(Collected data)
What follows belongs to an exercise in optimizing a design on an open flow for small area, a short achievable clock period and few clock cycles per item; a production flow would make more cautious choices.
Function was not checked in any run shown here: the RTL went through the layout flow alone.
Power is estimated from default activity; no workload was simulated.

==> flow/design.v, too long to show whole: its modules and the start of the top module <==
// module FP16_MAC_pipeline: 1061 lines
module FP16_MAC_pipeline(
    input [15:0]data_k,
    input [15:0]data_x,
    input [15:0]data_b,
    input rst,
    input input_valid,
    input clk,
    input [1:0]opcode,
    output reg [15:0]data_o,
    output reg output_up,
    output reg [1:0]opcode_o
    );
  // ...
==> flow/run.sh <==
#!/bin/bash
# synth_recipe.tcl (not shown) runs the flow's synth.tcl, then flattens the netlist and writes it again
# the make line also repeats each setting of config.mk as NAME=value (left out here)
make -C /OpenROAD-flow-scripts/flow DESIGN_CONFIG=/design/flow/config.mk WORK_HOME=/design/flow/orfs CLKGATE_MAP_FILE= SYNTH_SCRIPT=/design/flow/synth_recipe.tcl finish
==> flow/config.mk <==
export PLATFORM = sky130hd
export DESIGN_NAME = FP16_MAC_pipeline
export DESIGN_NICKNAME = FP16_MAC_pipeline
export VERILOG_FILES = /design/flow/design.v
export SDC_FILE = /design/flow/constraint.sdc
export NUM_CORES = 4
export LEC_CHECK = 0
export CAP_MARGIN = 20
export CORE_MARGIN = 2
export CORE_UTILIZATION = 60
export SETUP_SLACK_MARGIN = 3.5
export SLEW_MARGIN = 20
==> flow/constraint.sdc <==
create_clock -name core_clock -period 6.0 [get_ports {clk}]
set_input_delay 1.2000 -clock core_clock [delete_from_list [all_inputs] [get_ports {clk}]]
set_output_delay 1.2000 -clock core_clock [all_outputs]
set_load 0.01 [all_outputs]
==> flow_results.xml, run 1 <==
<?xml version="1.0" encoding="UTF-8"?>
<metrics>
  <group name="critical_path">
    <metric name="crit_path_end" unit="">a_r5[22]</metric>
    <metric name="worst_setup_path_start_kind" unit="">register</metric>
    <metric name="cpMostUsedCell" unit="">buf_12</metric>
    <metric name="timing.critical_path.slowest_cell_delay" unit="ns">0.37</metric>
    <metric name="crit_path_start" unit="">lo_r4[17]</metric>
    <metric name="required" unit="ns">6.44</metric>
    <metric name="worstSetupPathType" unit="">register to register</metric>
    <metric name="critPathArrivalTime" unit="ns">3.31</metric>
  </group>
  <group name="finish">
    <metric name="layout.area.seq" unit="sq mm">0.00815</metric>
    <metric name="flops_and_latches" unit="">401</metric>
    <metric name="final_cell_area" unit="sq mm">0.0227</metric>
    <metric name="final_common_cell" unit="">dfxtp_1</metric>
    <metric name="drive_above_1_share" unit="%">19.6</metric>
    <metric name="n_multi_input_combinational_cell" unit="">1270</metric>
  </group>
  <group name="clock_network">
    <metric name="cts.clk_slew.worst_paths" unit="ns">0.06</metric>
    <metric name="post-cts-setup-buffers" unit="">35</metric>
    <metric name="maximum_level_of_the_cts_h_tree" unit="">2</metric>
  </group>
  <group name="logic_synthesis">
    <metric name="fraction_of_the_mapped_netlist_area_in_simple_logic_gates" unit="%">11.6</metric>
    <metric name="netlist.top_cell.by_area" unit="">dfxtp_1</metric>
    <metric name="ys_top_cells_by_area" unit="">dfxtp_1 43%, ha_1 6.5%, mux2i_1 5.4%</metric>
    <metric name="yosys_warnings" unit="">1</metric>
    <metric name="synth_adder_area_share" unit="%">11.4</metric>
    <metric name="synth_top_family_by_area" unit="">compound AO/OA/AOI/OAI gates</metric>
  </group>
  <group name="detailed_routing">
    <metric name="wire_per_inst" unit="um">18.7</metric>
    <metric name="detail_route.first_pass.iterations" unit="">5</metric>
    <metric name="detail_route.wirelength.met1" unit="um">17700</metric>
  </group>
  <group name="sta">
    <metric name="slew_viol_final" unit="">0</metric>
    <metric name="worst-slew-pin-transition" unit="ns">0.915</metric>
    <metric name="final.period_utilization" unit="%">48.0</metric>
  </group>
  <group name="pwr">
    <metric name="comb_power_share" unit="%">49.3</metric>
    <metric name="net-switching-power" unit="mW">5.54</metric>
    <metric name="leakagePower" unit="nW">9.58</metric>
    <metric name="pg_seq" unit="mW">4.48</metric>
    <metric name="power_combinational" unit="mW">6.84</metric>
    <metric name="cellPowerDensity" unit="mW/mm^2">613</metric>
    <metric name="share_clk_of_total_power" unit="%">18.5</metric>
  </group>
  <group name="placement">
    <metric name="globalplace.congestion" unit="">0.953</metric>
    <metric name="dpl_cell_area" unit="sq mm">0.0196</metric>
    <metric name="dp_hpwl" unit="um">30800</metric>
    <metric name="port_buffers" unit="">71</metric>
  </group>
  <group name="global_route">
    <metric name="grt.met2_usage" unit="%">47.8</metric>
    <metric name="antenna_found_initial" unit="">0</metric>
  </group>
  <group name="status">
    <metric name="status" unit="">no timing/DRC/antenna violations</metric>
  </group>
  <group name="job">
    <metric name="drv_cap" unit="">0</metric>
  </group>
</metrics>
==> inputs of run 2 (changes only) <==
--- a/flow/design.v
+++ b/flow/design.v
@@ -675,122 +675,125 @@
         mb_r3 <= mb_r2;
         op_r3 <= op_r2;
         p_r3 <= p_2;
         sb_r3 <= sb_r2;
         sp_r3 <= sp_r2;
         sub_r3 <= sub_r2;
         v_r3 <= v_r2 & ~rst;
     end
-    wire [21:0] hi_3;
-    wire [31:0] lo_3;
+    wire [32:0] pv_3;
+    wire [21:0] gv_3;
     wire [6:0] eh_3;
     wire zs_3;
     wire sh_3;
     wire p21_align3 = p_r3[21];
     wire ph_align3 = dpos_r3 | (dz_r3 & p21_align3);
     wire [21:0] pp_align3 = {p_r3[21:1], p_r3[0] & ~p21_align3};
     wire big_align3 = ph_align3 ? (bA_r3 | (eA_r3 & p21_align3)) : (bB_r3 | (eB_r3 & ~p21_align3));
-    assign hi_3 = ph_align3 ? pp_align3 : {1'b0, mb_r3, 10'd0};
+    wire [21:0] hi_align3 = ph_align3 ? pp_align3 : {1'b0, mb_r3, 10'd0};
     wire [32:0] lo0_align3 = ph_align3 ? {1'b0, mb_r3, 21'd0} : {pp_align3, 11'd0};
     wire [32:0] lo1_align3 = lo0_align3 >> ad_r3;
     assign zs_3 = ph_align3 & p21_align3;
-    assign lo_3 = (big_align3 ? 32'd0 : {lo1_align3[31:1], lo1_align3[0] & ~zs_3}) ^ {32{sub_r3}};
+    wire [32:0] lx_align3 = {1'b0, (big_align3 ? 32'd0 : {lo1_align3[31:1], lo1_align3[0] & ~zs_3})} ^ {33{sub_r3}};
+    wire [32:0] hx_align3 = {hi_align3, 11'd0};
+    assign pv_3 = hx_align3 ^ lx_align3;
+    assign gv_3 = hi_align3 & lx_align3[32:11];
     assign eh_3 = ph_align3 ? e0_r3 : {2'b00, eb_r3};
     assign sh_3 = ph_align3 ? sp_r3 : sb_r3;
     reg [6:0] eh_r4;
-    reg [21:0] hi_r4;
-    reg [31:0] lo_r4;
+    reg [21:0] gv_r4;
     reg [1:0] op_r4;
+    reg [32:0] pv_r4;
     reg sh_r4;
     reg sub_r4;
     reg v_r4;
     reg zs_r4;
     always @(posedge clk) begin
         eh_r4 <= eh_3;
-        hi_r4 <= hi_3;
-        lo_r4 <= lo_3;
+        gv_r4 <= gv_3;
         op_r4 <= op_r3;
+        pv_r4 <= pv_3;
         sh_r4 <= sh_3;
         sub_r4 <= sub_r3;
         v_r4 <= v_r3 & ~rst;
         zs_r4 <= zs_3;
     end
     wire [33:0] a_4;
     wire sgn_4;
-    wire [33:0] hh_addsub4 = {1'b0, hi_r4, 11'd0};
-    wire [33:0] bb_addsub4 = {sub_r4, sub_r4, lo_r4};
-    wire xaddsub4_p0 = hh_addsub4[0] ^ bb_addsub4[0];
-    wire xaddsub4_g0 = hh_addsub4[0] & bb_addsub4[0];
-    wire xaddsub4_p1 = hh_addsub4[1] ^ bb_addsub4[1];
-    wire xaddsub4_g1 = hh_addsub4[1] & bb_addsub4[1];
-    wire xaddsub4_p2 = hh_addsub4[2] ^ bb_addsub4[2];
-    wire xaddsub4_g2 = hh_addsub4[2] & bb_addsub4[2];
-    wire xaddsub4_p3 = hh_addsub4[3] ^ bb_addsub4[3];
-    wire xaddsub4_g3 = hh_addsub4[3] & bb_addsub4[3];
-    wire xaddsub4_p4 = hh_addsub4[4] ^ bb_addsub4[4];
-    wire xaddsub4_g4 = hh_addsub4[4] & bb_addsub4[4];
-    wire xaddsub4_p5 = hh_addsub4[5] ^ bb_addsub4[5];
-    wire xaddsub4_g5 = hh_addsub4[5] & bb_addsub4[5];
-    wire xaddsub4_p6 = hh_addsub4[6] ^ bb_addsub4[6];
-    wire xaddsub4_g6 = hh_addsub4[6] & bb_addsub4[6];
-    wire xaddsub4_p7 = hh_addsub4[7] ^ bb_addsub4[7];
-    wire xaddsub4_g7 = hh_addsub4[7] & bb_addsub4[7];
-    wire xaddsub4_p8 = hh_addsub4[8] ^ bb_addsub4[8];
-    wire xaddsub4_g8 = hh_addsub4[8] & bb_addsub4[8];
-    wire xaddsub4_p9 = hh_addsub4[9] ^ bb_addsub4[9];
-    wire xaddsub4_g9 = hh_addsub4[9] & bb_addsub4[9];
-    wire xaddsub4_p10 = hh_addsub4[10] ^ bb_addsub4[10];
-    wire xaddsub4_g10 = hh_addsub4[10] & bb_addsub4[10];
-    wire xaddsub4_p11 = hh_addsub4[11] ^ bb_addsub4[11];
-    wire xaddsub4_g11 = hh_addsub4[11] & bb_addsub4[11];
-    wire xaddsub4_p12 = hh_addsub4[12] ^ bb_addsub4[12];
-    wire xaddsub4_g12 = hh_addsub4[12] & bb_addsub4[12];
-    wire xaddsub4_p13 = hh_addsub4[13] ^ bb_addsub4[13];
-    wire xaddsub4_g13 = hh_addsub4[13] & bb_addsub4[13];
-    wire xaddsub4_p14 = hh_addsub4[14] ^ bb_addsub4[14];
-    wire xaddsub4_g14 = hh_addsub4[14] & bb_addsub4[14];
-    wire xaddsub4_p15 = hh_addsub4[15] ^ bb_addsub4[15];
-    wire xaddsub4_g15 = hh_addsub4[15] & bb_addsub4[15];
-    wire xaddsub4_p16 = hh_addsub4[16] ^ bb_addsub4[16];
-    wire xaddsub4_g16 = hh_addsub4[16] & bb_addsub4[16];
-    wire xaddsub4_p17 = hh_addsub4[17] ^ bb_addsub4[17];
-    wire xaddsub4_g17 = hh_addsub4[17] & bb_addsub4[17];
-    wire xaddsub4_p18 = hh_addsub4[18] ^ bb_addsub4[18];
-    wire xaddsub4_g18 = hh_addsub4[18] & bb_addsub4[18];
-    wire xaddsub4_p19 = hh_addsub4[19] ^ bb_addsub4[19];
-    wire xaddsub4_g19 = hh_addsub4[19] & bb_addsub4[19];
-    wire xaddsub4_p20 = hh_addsub4[20] ^ bb_addsub4[20];
-    wire xaddsub4_g20 = hh_addsub4[20] & bb_addsub4[20];
-    wire xaddsub4_p21 = hh_addsub4[21] ^ bb_addsub4[21];
-    wire xaddsub4_g21 = hh_addsub4[21] & bb_addsub4[21];
-    wire xaddsub4_p22 = hh_addsub4[22] ^ bb_addsub4[22];
-    wire xaddsub4_g22 = hh_addsub4[22] & bb_addsub4[22];
-    wire xaddsub4_p23 = hh_addsub4[23] ^ bb_addsub4[23];
-    wire xaddsub4_g23 = hh_addsub4[23] & bb_addsub4[23];
-    wire xaddsub4_p24 = hh_addsub4[24] ^ bb_addsub4[24];
-    wire xaddsub4_g24 = hh_addsub4[24] & bb_addsub4[24];
-    wire xaddsub4_p25 = hh_addsub4[25] ^ bb_addsub4[25];
-    wire xaddsub4_g25 = hh_addsub4[25] & bb_addsub4[25];
-    wire xaddsub4_p26 = hh_addsub4[26] ^ bb_addsub4[26];
-    wire xaddsub4_g26 = hh_addsub4[26] & bb_addsub4[26];
-    wire xaddsub4_p27 = hh_addsub4[27] ^ bb_addsub4[27];
-    wire xaddsub4_g27 = hh_addsub4[27] & bb_addsub4[27];
-    wire xaddsub4_p28 = hh_addsub4[28] ^ bb_addsub4[28];
-    wire xaddsub4_g28 = hh_addsub4[28] & bb_addsub4[28];
-    wire xaddsub4_p29 = hh_addsub4[29] ^ bb_addsub4[29];
-    wire xaddsub4_g29 = hh_addsub4[29] & bb_addsub4[29];
-    wire xaddsub4_p30 = hh_addsub4[30] ^ bb_addsub4[30];
-    wire xaddsub4_g30 = hh_addsub4[30] & bb_addsub4[30];
-    wire xaddsub4_p31 = hh_addsub4[31] ^ bb_addsub4[31];
-    wire xaddsub4_g31 = hh_addsub4[31] & bb_addsub4[31];
-    wire xaddsub4_p32 = hh_addsub4[32] ^ bb_addsub4[32];
-    wire xaddsub4_g32 = hh_addsub4[32] & bb_addsub4[32];
-    wire xaddsub4_p33 = hh_addsub4[33] ^ bb_addsub4[33];
-    wire xaddsub4_g33 = hh_addsub4[33] & bb_addsub4[33];
+    wire [33:0] pp34_addsub4 = {sub_r4, pv_r4};
+    wire [33:0] gg34_addsub4 = {1'b0, gv_r4, 11'd0};
+    wire xaddsub4_p0 = pp34_addsub4[0];
+    wire xaddsub4_g0 = gg34_addsub4[0];
+    wire xaddsub4_p1 = pp34_addsub4[1];
+    wire xaddsub4_g1 = gg34_addsub4[1];
+    wire xaddsub4_p2 = pp34_addsub4[2];
+    wire xaddsub4_g2 = gg34_addsub4[2];
+    wire xaddsub4_p3 = pp34_addsub4[3];
+    wire xaddsub4_g3 = gg34_addsub4[3];
+    wire xaddsub4_p4 = pp34_addsub4[4];
+    wire xaddsub4_g4 = gg34_addsub4[4];
+    wire xaddsub4_p5 = pp34_addsub4[5];
+    wire xaddsub4_g5 = gg34_addsub4[5];
+    wire xaddsub4_p6 = pp34_addsub4[6];
+    wire xaddsub4_g6 = gg34_addsub4[6];
+    wire xaddsub4_p7 = pp34_addsub4[7];
+    wire xaddsub4_g7 = gg34_addsub4[7];
+    wire xaddsub4_p8 = pp34_addsub4[8];
+    wire xaddsub4_g8 = gg34_addsub4[8];
+    wire xaddsub4_p9 = pp34_addsub4[9];
+    wire xaddsub4_g9 = gg34_addsub4[9];
+    wire xaddsub4_p10 = pp34_addsub4[10];
+    wire xaddsub4_g10 = gg34_addsub4[10];
+    wire xaddsub4_p11 = pp34_addsub4[11];
+    wire xaddsub4_g11 = gg34_addsub4[11];
+    wire xaddsub4_p12 = pp34_addsub4[12];
+    wire xaddsub4_g12 = gg34_addsub4[12];
+    wire xaddsub4_p13 = pp34_addsub4[13];
+    wire xaddsub4_g13 = gg34_addsub4[13];
+    wire xaddsub4_p14 = pp34_addsub4[14];
+    wire xaddsub4_g14 = gg34_addsub4[14];
+    wire xaddsub4_p15 = pp34_addsub4[15];
+    wire xaddsub4_g15 = gg34_addsub4[15];
+    wire xaddsub4_p16 = pp34_addsub4[16];
+    wire xaddsub4_g16 = gg34_addsub4[16];
+    wire xaddsub4_p17 = pp34_addsub4[17];
+    wire xaddsub4_g17 = gg34_addsub4[17];
+    wire xaddsub4_p18 = pp34_addsub4[18];
+    wire xaddsub4_g18 = gg34_addsub4[18];
+    wire xaddsub4_p19 = pp34_addsub4[19];
+    wire xaddsub4_g19 = gg34_addsub4[19];
+    wire xaddsub4_p20 = pp34_addsub4[20];
+    wire xaddsub4_g20 = gg34_addsub4[20];
+    wire xaddsub4_p21 = pp34_addsub4[21];
+    wire xaddsub4_g21 = gg34_addsub4[21];
+    wire xaddsub4_p22 = pp34_addsub4[22];
+    wire xaddsub4_g22 = gg34_addsub4[22];
+    wire xaddsub4_p23 = pp34_addsub4[23];
+    wire xaddsub4_g23 = gg34_addsub4[23];
+    wire xaddsub4_p24 = pp34_addsub4[24];
+    wire xaddsub4_g24 = gg34_addsub4[24];
+    wire xaddsub4_p25 = pp34_addsub4[25];
+    wire xaddsub4_g25 = gg34_addsub4[25];
+    wire xaddsub4_p26 = pp34_addsub4[26];
+    wire xaddsub4_g26 = gg34_addsub4[26];
+    wire xaddsub4_p27 = pp34_addsub4[27];
+    wire xaddsub4_g27 = gg34_addsub4[27];
+    wire xaddsub4_p28 = pp34_addsub4[28];
+    wire xaddsub4_g28 = gg34_addsub4[28];
+    wire xaddsub4_p29 = pp34_addsub4[29];
+    wire xaddsub4_g29 = gg34_addsub4[29];
+    wire xaddsub4_p30 = pp34_addsub4[30];
+    wire xaddsub4_g30 = gg34_addsub4[30];
+    wire xaddsub4_p31 = pp34_addsub4[31];
+    wire xaddsub4_g31 = gg34_addsub4[31];
+    wire xaddsub4_p32 = pp34_addsub4[32];
+    wire xaddsub4_g32 = gg34_addsub4[32];
+    wire xaddsub4_p33 = pp34_addsub4[33];
+    wire xaddsub4_g33 = gg34_addsub4[33];
     wire xaddsub4_g1_0 = xaddsub4_g1 | (xaddsub4_p1 & xaddsub4_g0);
     wire xaddsub4_q1_0 = xaddsub4_p1 & xaddsub4_p0;
     wire xaddsub4_g3_0 = xaddsub4_g3 | (xaddsub4_p3 & xaddsub4_g2);
     wire xaddsub4_q3_0 = xaddsub4_p3 & xaddsub4_p2;
     wire xaddsub4_g5_0 = xaddsub4_g5 | (xaddsub4_p5 & xaddsub4_g4);
     wire xaddsub4_q5_0 = xaddsub4_p5 & xaddsub4_p4;
     wire xaddsub4_g7_0 = xaddsub4_g7 | (xaddsub4_p7 & xaddsub4_g6);
     wire xaddsub4_q7_0 = xaddsub4_p7 & xaddsub4_p6;
==> run 2 against run 1 <==
  * Core utilization increased by 1.5 points
  * Maximum frequency rose by 2.8%
  * Sequential power rose by 8.3%
  * Via count rose by 8.4%
  * Synthesized cell count is 3.6% higher
  * Die area is 3.0% higher
  * Global-route usage increased by 2.1 points
  * Clock skew is 0.0011 ns lower
  * Flip-flop and latch count up 1
  * Sequential share of layout area shrank 1.5 points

→ **Your assignment**: What you write must be the entries restated word for word, from the opening line through the one holding "export NUM_CORES = 4", with nothing else.

→ **Solution to the exercise**:
What follows belongs to an exercise in optimizing a design on an open flow for small area, a short achievable clock period and few clock cycles per item; a production flow would make more cautious choices.
Function was not checked in any run shown here: the RTL went through the layout flow alone.
Power is estimated from default activity; no workload was simulated.

==> flow/design.v, too long to show whole: its modules and the start of the top module <==
// module FP16_MAC_pipeline: 1061 lines
module FP16_MAC_pipeline(
    input [15:0]data_k,
    input [15:0]data_x,
    input [15:0]data_b,
    input rst,
    input input_valid,
    input clk,
    input [1:0]opcode,
    output reg [15:0]data_o,
    output reg output_up,
    output reg [1:0]opcode_o
    );
  // ...
==> flow/run.sh <==
#!/bin/bash
# synth_recipe.tcl (not shown) runs the flow's synth.tcl, then flattens the netlist and writes it again
# the make line also repeats each setting of config.mk as NAME=value (left out here)
make -C /OpenROAD-flow-scripts/flow DESIGN_CONFIG=/design/flow/config.mk WORK_HOME=/design/flow/orfs CLKGATE_MAP_FILE= SYNTH_SCRIPT=/design/flow/synth_recipe.tcl finish
==> flow/config.mk <==
export PLATFORM = sky130hd
export DESIGN_NAME = FP16_MAC_pipeline
export DESIGN_NICKNAME = FP16_MAC_pipeline
export VERILOG_FILES = /design/flow/design.v
export SDC_FILE = /design/flow/constraint.sdc
export NUM_CORES = 4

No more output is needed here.